Print verbatim the opening line of the material and every subsequent line through the one containing "package phy_ctl_pkg;".

**RECORDS PROVIDED:**
..............................

File: src/inc/phy_ctl_pkg.sv
// Purpose: constants for the transceiver special control bits 7:2
// Assumes: one 16-bit register behind a plain strobe port
// Notes: offset chosen locally, bits outside 7:2 read zero
package phy_ctl_pkg;
  localparam logic [4:0] ctl_offset = 5'h10;
  localparam int self_test_bit = 2;
  localparam int mac_pwr_bit = 3;
  localparam int clk_dis_bit = 4;
  localparam int xover_lo = 5;
  localparam int xover_hi = 6;
  localparam int threshold_bit = 7;
  localparam logic rst_self_test = 1'h0;
  localparam logic rst_mac_pwr = 1'h1;
  localparam logic rst_clk_dis = 1'h0;
  localparam logic [1:0] rst_xover = 2'h3;
  localparam logic rst_threshold = 1'h0;
  typedef enum logic [1:0] {
    xover_mdi = 2'b00,
    xover_mdix = 2'b01,
    xover_resv = 2'b10,
    xover_auto = 2'b11
  } xover_mode_t;
endpackage

File: src/hw/phy_special_control.sv
// Purpose: special control register bits 7:2 and their decoded controls
// Assumes: inputs synchronous to clk_i
// Notes: analog effects of each control live outside this block
//
// The address map and strobed register access were decided locally.
`timescale 1ns/10ps
`default_nettype none
module phy_special_control #(
  parameter bit alt_variant = 1'b0
) (
  input wire logic clk_i,
  input wire logic sys_rst_i,
  input wire logic soft_rst_i,
  input wire logic [4:0] addr_i,
  input wire logic [15:0] wdata_i,
  input wire logic wr_i,
  input wire logic rd_i,
  output logic [15:0] rdata_o,
  input wire logic ref_clk_i,
  output logic gigabit_ref_clock_out_o,
  output logic collision_self_test_o,
  output logic mac_always_powered_o,
  output logic force_mdi_o,
  output logic force_mdix_o,
  output logic auto_crossover_o,
  output logic low_threshold_o
);
  logic self_test, next_self_test;
  logic mac_pwr, next_mac_pwr;
  logic clk_dis, next_clk_dis;
  logic [1:0] xover, next_xover;
  logic threshold, next_threshold;
  logic [15:0] next_rdata;
  logic hit;
  logic dis_eff;
  logic auto_eff;

  // one place for the crossover code compare, used by the auto, mdi and mdix outputs
  function automatic logic xover_is(input logic [1:0] x, input phy_ctl_pkg::xover_mode_t m);
    return x == m;
  endfunction

  assign hit = addr_i == phy_ctl_pkg::ctl_offset;

  always_comb begin
    next_self_test = self_test;
    next_mac_pwr = mac_pwr;
    next_clk_dis = clk_dis;
    next_xover = xover;
    next_threshold = threshold;
    if (soft_rst_i) begin
      // write in the same cycle loses to the reload
      next_mac_pwr = phy_ctl_pkg::rst_mac_pwr;
      next_clk_dis = phy_ctl_pkg::rst_clk_dis;
      next_xover = phy_ctl_pkg::rst_xover;
    end else if (wr_i && hit) begin
      next_self_test = wdata_i[phy_ctl_pkg::self_test_bit];
      next_mac_pwr = wdata_i[phy_ctl_pkg::mac_pwr_bit];
      next_clk_dis = wdata_i[phy_ctl_pkg::clk_dis_bit];
      next_xover = wdata_i[phy_ctl_pkg::xover_hi:phy_ctl_pkg::xover_lo];
      next_threshold = wdata_i[phy_ctl_pkg::threshold_bit];
    end
    next_rdata = 16'h0000;
    if (rd_i && hit) begin
      next_rdata[phy_ctl_pkg::self_test_bit] = self_test;
      next_rdata[phy_ctl_pkg::mac_pwr_bit] = mac_pwr;
      next_rdata[phy_ctl_pkg::clk_dis_bit] = clk_dis;
      next_rdata[phy_ctl_pkg::xover_hi:phy_ctl_pkg::xover_lo] = xover;
      next_rdata[phy_ctl_pkg::threshold_bit] = threshold;
    end
  end

  always_ff @(posedge clk_i) begin
    if (sys_rst_i) begin
      self_test <= phy_ctl_pkg::rst_self_test;
      mac_pwr <= phy_ctl_pkg::rst_mac_pwr;
      clk_dis <= phy_ctl_pkg::rst_clk_dis;
      xover <= phy_ctl_pkg::rst_xover;
      threshold <= phy_ctl_pkg::rst_threshold;
      rdata_o <= 16'h0000;
    end else begin
      self_test <= next_self_test;
      mac_pwr <= next_mac_pwr;
      clk_dis <= next_clk_dis;
      xover <= next_xover;
      threshold <= next_threshold;
      rdata_o <= next_rdata;
    end
  end

  // on the alternate variant bit 4 is ignored; software keeps it zero elsewhere too
  assign dis_eff = alt_variant ? xover[1] : clk_dis;
  assign auto_eff = alt_variant ? xover[0] : xover_is(xover, phy_ctl_pkg::xover_auto);
  // gating is combinational; a glitch-free gate would cost a latch cell
  assign gigabit_ref_clock_out_o = ref_clk_i & ~dis_eff;
  assign collision_self_test_o = self_test;
  assign mac_always_powered_o = mac_pwr;
  assign force_mdi_o = !alt_variant && xover_is(xover, phy_ctl_pkg::xover_mdi);
  assign force_mdix_o = !alt_variant && xover_is(xover, phy_ctl_pkg::xover_mdix);
  assign auto_crossover_o = auto_eff;
  assign low_threshold_o = threshold;

  a_hw_reset_values: assert property (@(posedge clk_i)
    $past(sys_rst_i)
    |-> !self_test && mac_pwr && !clk_dis && xover == 2'h3 && !threshold)
    else $error("wrong value after hardware reset");

  a_soft_keep_fields: assert property (@(posedge clk_i) disable iff (sys_rst_i)
    soft_rst_i
    |=> self_test == $past(self_test) && threshold == $past(threshold))
    else $error("soft reset changed kept fields");

  a_soft_reload_fields: assert property (@(posedge clk_i) disable iff (sys_rst_i)
    soft_rst_i
    |=> mac_pwr && !clk_dis && xover == 2'h3)
    else $error("soft reset did not reload fields");

  a_write_self_test: assert property (@(posedge clk_i) disable iff (sys_rst_i)
    wr_i && hit && !soft_rst_i
    |=> self_test == $past(wdata_i[2]))
    else $error("self test bit not written");

  a_write_threshold: assert property (@(posedge clk_i) disable iff (sys_rst_i)
    wr_i && hit && !soft_rst_i
    |=> low_threshold_o == $past(wdata_i[7]))
    else $error("threshold bit not written");

  a_write_mac_pwr: assert property (@(posedge clk_i) disable iff (sys_rst_i)
    wr_i && hit && !soft_rst_i
    |=> mac_always_powered_o == $past(wdata_i[3]))
    else $error("power bit not written");

  a_write_clk_dis: assert property (@(posedge clk_i) disable iff (sys_rst_i)
    wr_i && hit && !soft_rst_i
    |=> clk_dis == $past(wdata_i[4]))
    else $error("clock disable bit not written");

  a_write_xover: assert property (@(posedge clk_i) disable iff (sys_rst_i)
    wr_i && hit && !soft_rst_i
    |=> xover == $past(wdata_i[6:5]))
    else $error("crossover field not written");

  a_fields_hold: assert property (@(posedge clk_i) disable iff (sys_rst_i)
    !(wr_i && hit) && !soft_rst_i
    |=> $stable(self_test) && $stable(mac_pwr) && $stable(xover) && $stable(threshold))
    else $error("field changed without a write");

  a_clock_held_low: assert property (@(posedge clk_i) disable iff (sys_rst_i)
    dis_eff
    |-> !gigabit_ref_clock_out_o)
    else $error("reference clock not held low");

  a_clock_passes: assert property (@(posedge clk_i) disable iff (sys_rst_i)
    !dis_eff
    |-> gigabit_ref_clock_out_o == ref_clk_i)
    else $error("reference clock not passed");

  a_xover_decode: assert property (@(posedge clk_i) disable iff (sys_rst_i)
    !alt_variant
    |-> auto_crossover_o == (xover == 2'h3) && force_mdi_o == (xover == 2'h0)
      && force_mdix_o == (xover == 2'h1))
    else $error("crossover decode wrong");

  a_reserved_idle: assert property (@(posedge clk_i) disable iff (sys_rst_i)
    !alt_variant && xover == 2'h2
    |-> !force_mdi_o && !force_mdix_o && !auto_crossover_o)
    else $error("reserved crossover code acted");

  a_alt_mapping: assert property (@(posedge clk_i) disable iff (sys_rst_i)
    alt_variant
    |-> auto_crossover_o == xover[0] && dis_eff == xover[1])
    else $error("alternate bit mapping wrong");

  a_alt_no_force: assert property (@(posedge clk_i) disable iff (sys_rst_i)
    alt_variant
    |-> !force_mdi_o && !force_mdix_o)
    else $error("alternate variant forced a crossover");

  a_read_data: assert property (@(posedge clk_i) disable iff (sys_rst_i)
    rd_i && hit
    |=> rdata_o[7:2] == {$past(threshold), $past(xover), $past(clk_dis),
      $past(mac_pwr), $past(self_test)} && rdata_o[15:8] == 8'h00 && rdata_o[1:0] == 2'h0)
    else $error("read data wrong");

  a_read_idle_zero: assert property (@(posedge clk_i) disable iff (sys_rst_i)
    !(rd_i && hit)
    |=> rdata_o == 16'h0000)
    else $error("read data not cleared");

  c_soft_reset: cover property (@(posedge clk_i) soft_rst_i && self_test);
  c_manual_mdix: cover property (@(posedge clk_i) force_mdix_o);
  c_clock_disabled: cover property (@(posedge clk_i) dis_eff);
  c_read_back: cover property (@(posedge clk_i) rd_i && hit ##1 rdata_o[7]);
  c_alt_auto: cover property (@(posedge clk_i) alt_variant && auto_crossover_o);
endmodule
`default_nettype wire

File: config.mk
export PLATFORM = sky130hd
export DESIGN_NAME = phy_special_control
export DESIGN_NICKNAME = d
export VERILOG_FILES = /design/src/inc/phy_ctl_pkg.sv /design/src/hw/phy_special_control.sv
export SDC_FILE = /design/constraint.sdc
export NUM_CORES = 1
export LEC_CHECK = 0
export ABC_AREA = 1
export BUFFER_PORTS_ARGS = -buffer_cell sky130_fd_sc_hd__buf_2
export CAP_MARGIN = 40
export CORE_MARGIN = 4
export CORE_UTILIZATION = 39
export CTS_BUF_LIST = sky130_fd_sc_hd__clkbuf_8 sky130_fd_sc_hd__clkbuf_16
export DETAILED_ROUTE_END_ITERATION = 6
export HOLD_SLACK_MARGIN = 0.06
export PLACE_DENSITY = 0.81
export SLEW_MARGIN = 20
export SYNTH_ARGS = -nofsm -noshare
export SYNTH_HDL_FRONTEND = slang
export SYNTH_SLANG_ARGS = --single-unit
File: constraint.sdc
create_clock -name clk_i -period 1.8 [get_ports clk_i]
set_clock_uncertainty 0.05 [all_clocks]
set_input_delay 0.18 -clock clk_i [delete_from_list [all_inputs] [get_ports clk_i]]
set_output_delay 0.18 -clock clk_i [all_outputs]
set_load 0.02 [all_outputs]
Yosys cells after proc, flatten, opt, wreduce, memory -nomap -nowiden
Index checks and enable logic that the tools add are counted.
Widths: inputs -> output; s select.
{ "classes": {"n_reduce_logical": 6, "shift": 0, "muxes": 0, "n_div": 0, "n_bitwise": 4, "n_addsub": 0, "eq_ne": 3, "n_mul": 0, "magnitude_cmp": 0} }
{ "ops": {"columns": ["cell", "n"], "rows": [
  ["$eq 5x5->1 const B", 1],
  ["$reduce_or 2->1", 2],
  ["$not 1->1", 3],
  ["$eq 2x1->1 const B", 1],
  ["$eq 2x2->1 const B", 1],
  ["$logic_and 1x1->1", 2],
  ["$logic_not 2->1", 1],
  ["$reduce_and 2->1", 1],
  ["$and 1x1->1", 1]
]} }
{ "word_totals": {"output_inout_bits": 23, "ram_bits": 0, "word_cells": 20, "regBits": 22, "in_bits": 27, "mem_count": 0, "rom_bits": 0, "latch_bits": 0} }

Logic depth before layout (Yosys ltp)
{ "depth": {"depth_word": 4, "mapped_depth": 6} }

Worst setup path after synthesis
OpenSTA, ideal clock, no wires.
{ "synth_path": {"path_kind": "reg-to-output", "startpoint": "reg xover[0]", "endpoint": "out force_mdix_o", "arrival_time_ps": 687, "setup_slack_ps": 883, "stages_incl_launch_ff": 3, "path_buffers": 0, "required_ps": 1570, "cell_sequence": "dfxtp_1 -> inv_1 -> nor2_1"} }
{ "synth_via": {"elab_chain_len": 1} }
{ "synth_rtl": {"columns": ["element", "line", "source"], "rows": [
  ["start: declaration", "phy_special_control.sv:31", "logic [1:0] xover, next_xover;"],
  ["start signal: assignment", "phy_special_control.sv:78", "xover <= phy_ctl_pkg::rst_xover;"],
  ["start signal: assignment", "phy_special_control.sv:85", "xover <= next_xover;"],
  ["$eq 2x1->1", "phy_special_control.sv:40", "return x == m;"],
  ["end: declaration", "phy_special_control.sv:24", "output logic force_mdix_o,"]
]} }
No other way between the ends.

Final worst setup path
Ends and elaborated chain as after synthesis.

==> run summary <==
The startpoint identified for the worst register-to-register timing path is xover[0]. The first-pass iteration count of the detailed router came out at 4. Summed over all cells, the static leakage comes to 0.4397 nW. The fraction of layout instances using a drive strength above 1 is 42.59%. Clock tree synthesis selected as its root buffer the cell clkbuf_8. No sink is reached through more buffers than the 2 on the longest clock path.

The count of pins on the block boundary is 50. The total power divided by cell area is 731.3 nW/um2. The final cycle utilization of the critical path is 64.46%. The end of the worst register-to-register path is rdata_o[5].

The netlist uses 15 different library cells. The height of the die is 47.24 um. For this run, design rule violations remaining after detail routing come to 0.

The starting DRC count in detailed routing is 10. The total track usage is 11.82%. The post-cts gate resize count came out at 0. Synthesis produced 77 cells. The floorplan core area is 1383 um2. The via count of the first global-routing pass is 512. The largest net degree at the start of global routing came out at 7. Across the VDD grid, the largest voltage drop is 0.3756 mV.

The instance area at placement came out at 723.2 um2. The flow ran to the end, and the final reports show no timing, DRC or antenna violations. After synthesis the netlist holds a flip-flop and latch count of 12. The routed layout has 526 vias. The routability congestion estimate is 0.6807. The clock slew at the register clock pins of the worst setup and hold paths is 50 ps. The number of failing hold endpoints at the final stage came to 0.

The minimum clock period after layout came out at 1160 ps. The growth of design area from synthesis to finish is 27.29%. The number of fill cells in the layout is 138. The number of nets in the layout came out at 137.

The number of max-capacitance violations reported is 0. The x dimension of the die is 47.24 um. The post-CTS repair timing setup buffer count came out at 0. In this run the cell area of the synthesized design comes to 600.6 um2. The data arrival time of the critical path is 930 ps. The startpoint identified for the worst hold timing path is wdata_i[3]. Setup repair after global routing left no endpoint under its margin. The number of cells on the worst reg-to-reg path is 2. By startpoint and endpoint, the worst setup path is classified as flip-flop to output port.

The number of H-tree levels came out at 1. The worst register-to-register path has a setup slack of 1130 ps. The number of buffers inserted during clock tree synthesis came out at 3. The total number of clock tree sinks is 12. The count of final setup violators came out at 0. Wires add up to 1180 um. The antenna diode count is 0.

The final count of pins violating max slew came out at 0. The summed area of non-filler cells in the final layout came out at 764.5 um2. The total grt overflow came out at 0. The first-pass GRT wire length is 1876 um.

The number of routed nets with antenna violations came out at 0. The largest fanout on the critical path is 4. Including well taps, the total number of placed cells is 120. The source-to-sink clock delay at the later pin of the worst-skew pair came out at 230 ps. The average wire length per cell after detail routing came out at 9.593 um. At the worst endpoint, the required time is 1570 ps. The register area share after synthesis is 40.00%. The estimated wirelength of the detail-placed design is 998.1 um. The type of destination of the critical path is an output port. The post-layout instance count excluding filler cells is 123.

The TritonCTS clock tree is yes. For this run, the number of Yosys warnings is 0. The initial antenna violation count came out at 0.

Timing would allow up to 0.8619 GHz. The worst-case hold path end point is mac_always_powered_o. Dividing the synthesized area by the synthesized cell count gives 7.800 um2. The number of buffers inserted by hold repair at cts is 0.

The placement row count came out at 13. The die area came out at 2232 um2. The type of element launching the critical path is a flip-flop. The starting utilization of the core area came out at 43.44%. The total negative setup slack came out at 0 ps.

The ratio of routed vias to standard cells came out at 4.276. The number of stages on the worst hold path came out at 3. The path class of the tightest hold or removal check is input pin to flip-flop. The count of input and output buffers is 29.
==> flip-flops by register name, summed over array words and instances (netlist names) <==
| signal | flops |
|---|---|
| rdata_o | 6 |
| low_threshold_o | 1 |
| clk_dis | 1 |
| xover | 2 |
| collision_self_test_o | 1 |
| mac_always_powered_o | 1 |
==> through the flow <==
step	setup slack, ps	power [mW]	hold WS (ps)	util (%)
finish	639.7	0.5591	97.81	55.29
global route	573.5	0.5868	110.9	55.29
detailed placement	789.5	0.3388	334.0	52.31
global placement	819.6	0.3372	332.2	52.31
floorplan	882.7	0.3284	243.2	-
CTS	636.6	0.5663	94.69	55.29
==> layer usage <==
metal	track usage (%)	up-vias	share of wire, %
met5	0	-	0
met4	7.182	0	0.51
met3	2.299	2	11
met2	20.05	25	49
met1	13.47	231	40
li1	-	268	-
==> synth_stat cells <==
library cell,number,area [um2]
nand2_1,10,37.54
nand4_4,1,21.27
nand3_1,3,15.01
nor2_2,8,50.05
inv_2,1,3.750
nand2_2,1,6.260
nor2_4,2,22.52
buf_4,10,75.07
nand3_4,1,17.52
o21ai_1,1,5.000
inv_1,14,52.55
dfxtp_1,12,240.2
nor2_1,10,37.54
nand4_1,2,12.51
conb_1,1,3.750
==> critical path: stages (launching register included) <==
cell     delay [ps]
dfxtp_1         380
inv_1            80
nor2_1           80
buf_2           160
==> worst max-delay path by stage <==
stage | start | endpoint | slack [ps] | cells after the start
floorplan | xover[0] | force_mdix_o | 880 | 2
global placement | addr_i[1] | collision_self_test_o | 820 | 7
detailed placement | addr_i[1] | low_threshold_o | 790 | 7
CTS | xover[0] | force_mdix_o | 640 | 3
global route | xover[0] | force_mdix_o | 570 | 3
finish | xover[0] | force_mdix_o | 640 | 3
==> cell families after synthesis <==
group,count (synthesis),synth area share (%)
AND/OR/NAND/NOR,38,36.67
buffers and inverters,25,21.87
flip-flops,12,40.00
AO/OA/AOI/OAI,1,0.8325
other,1,0.6244
==> power breakdown <==
part	leakage [nW]	internal, mW	switching [mW]
clock network	0.0216	0.146	0.0789
logic	0.321	0.0203	0.0457
registers	0.0968	0.268	0.000771
total	0.440	0.434	0.125
==> final cells by class <==
cell class | instances | area (um2) | share of cell area (%)
well taps | 15 | 18.77 | 2.455
repair buffers | 29 | 145.1 | 18.99
clock buffers | 3 | 41.29 | 5.401
inverters | 15 | 56.30 | 7.365
flip-flops and latches | 12 | 240.2 | 31.42
multi-input cells | 49 | 262.8 | 34.37
==> layout by cell type (no fill, tap or decap), drive strengths merged <==
cell    count
nand3       4
clkbuf      3
buf        29
dfxtp      12
o21ai       1
nand4       3
inv        15
conb       10
nor2       20
nand2      11
(Power assumes the default switching activity.)
File: config.mk
export PLATFORM = sky130hd
export DESIGN_NAME = tps_timer0_prescaler
export DESIGN_NICKNAME = d
export VERILOG_FILES = /design/src/tps_pkg.sv /design/src/tps_sync.sv /design/src/tps_timer0_prescaler.sv
export SDC_FILE = /design/constraint.sdc
export NUM_CORES = 1
export LEC_CHECK = 0
export BUFFER_PORTS_ARGS = -buffer_cell sky130_fd_sc_hd__buf_4
export CAP_MARGIN = 25
export CORE_MARGIN = 2
export CORE_UTILIZATION = 40
export DETAILED_ROUTE_END_ITERATION = 10
export GPL_ROUTABILITY_DRIVEN = 0
export GPL_TIMING_DRIVEN = 0
export MAX_ROUTING_LAYER = met4
export PLACE_DENSITY = 0.73
export SLEW_MARGIN = 10
export SYNTH_ARGS = -nofsm -noshare
export SYNTH_HDL_FRONTEND = slang
export SYNTH_SLANG_ARGS = --single-unit
File: constraint.sdc
create_clock -name i_clk -period 3.5 [get_ports i_clk]
set_input_delay 0 -clock i_clk [delete_from_list [all_inputs] [get_ports i_clk]]
set_output_delay 0 -clock i_clk [all_outputs]
set_load 0.005 [all_outputs]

..............................

**ANSWER SECTION:**
File: src/inc/phy_ctl_pkg.sv
// Purpose: constants for the transceiver special control bits 7:2
// Assumes: one 16-bit register behind a plain strobe port
// Notes: offset chosen locally, bits outside 7:2 read zero
package phy_ctl_pkg;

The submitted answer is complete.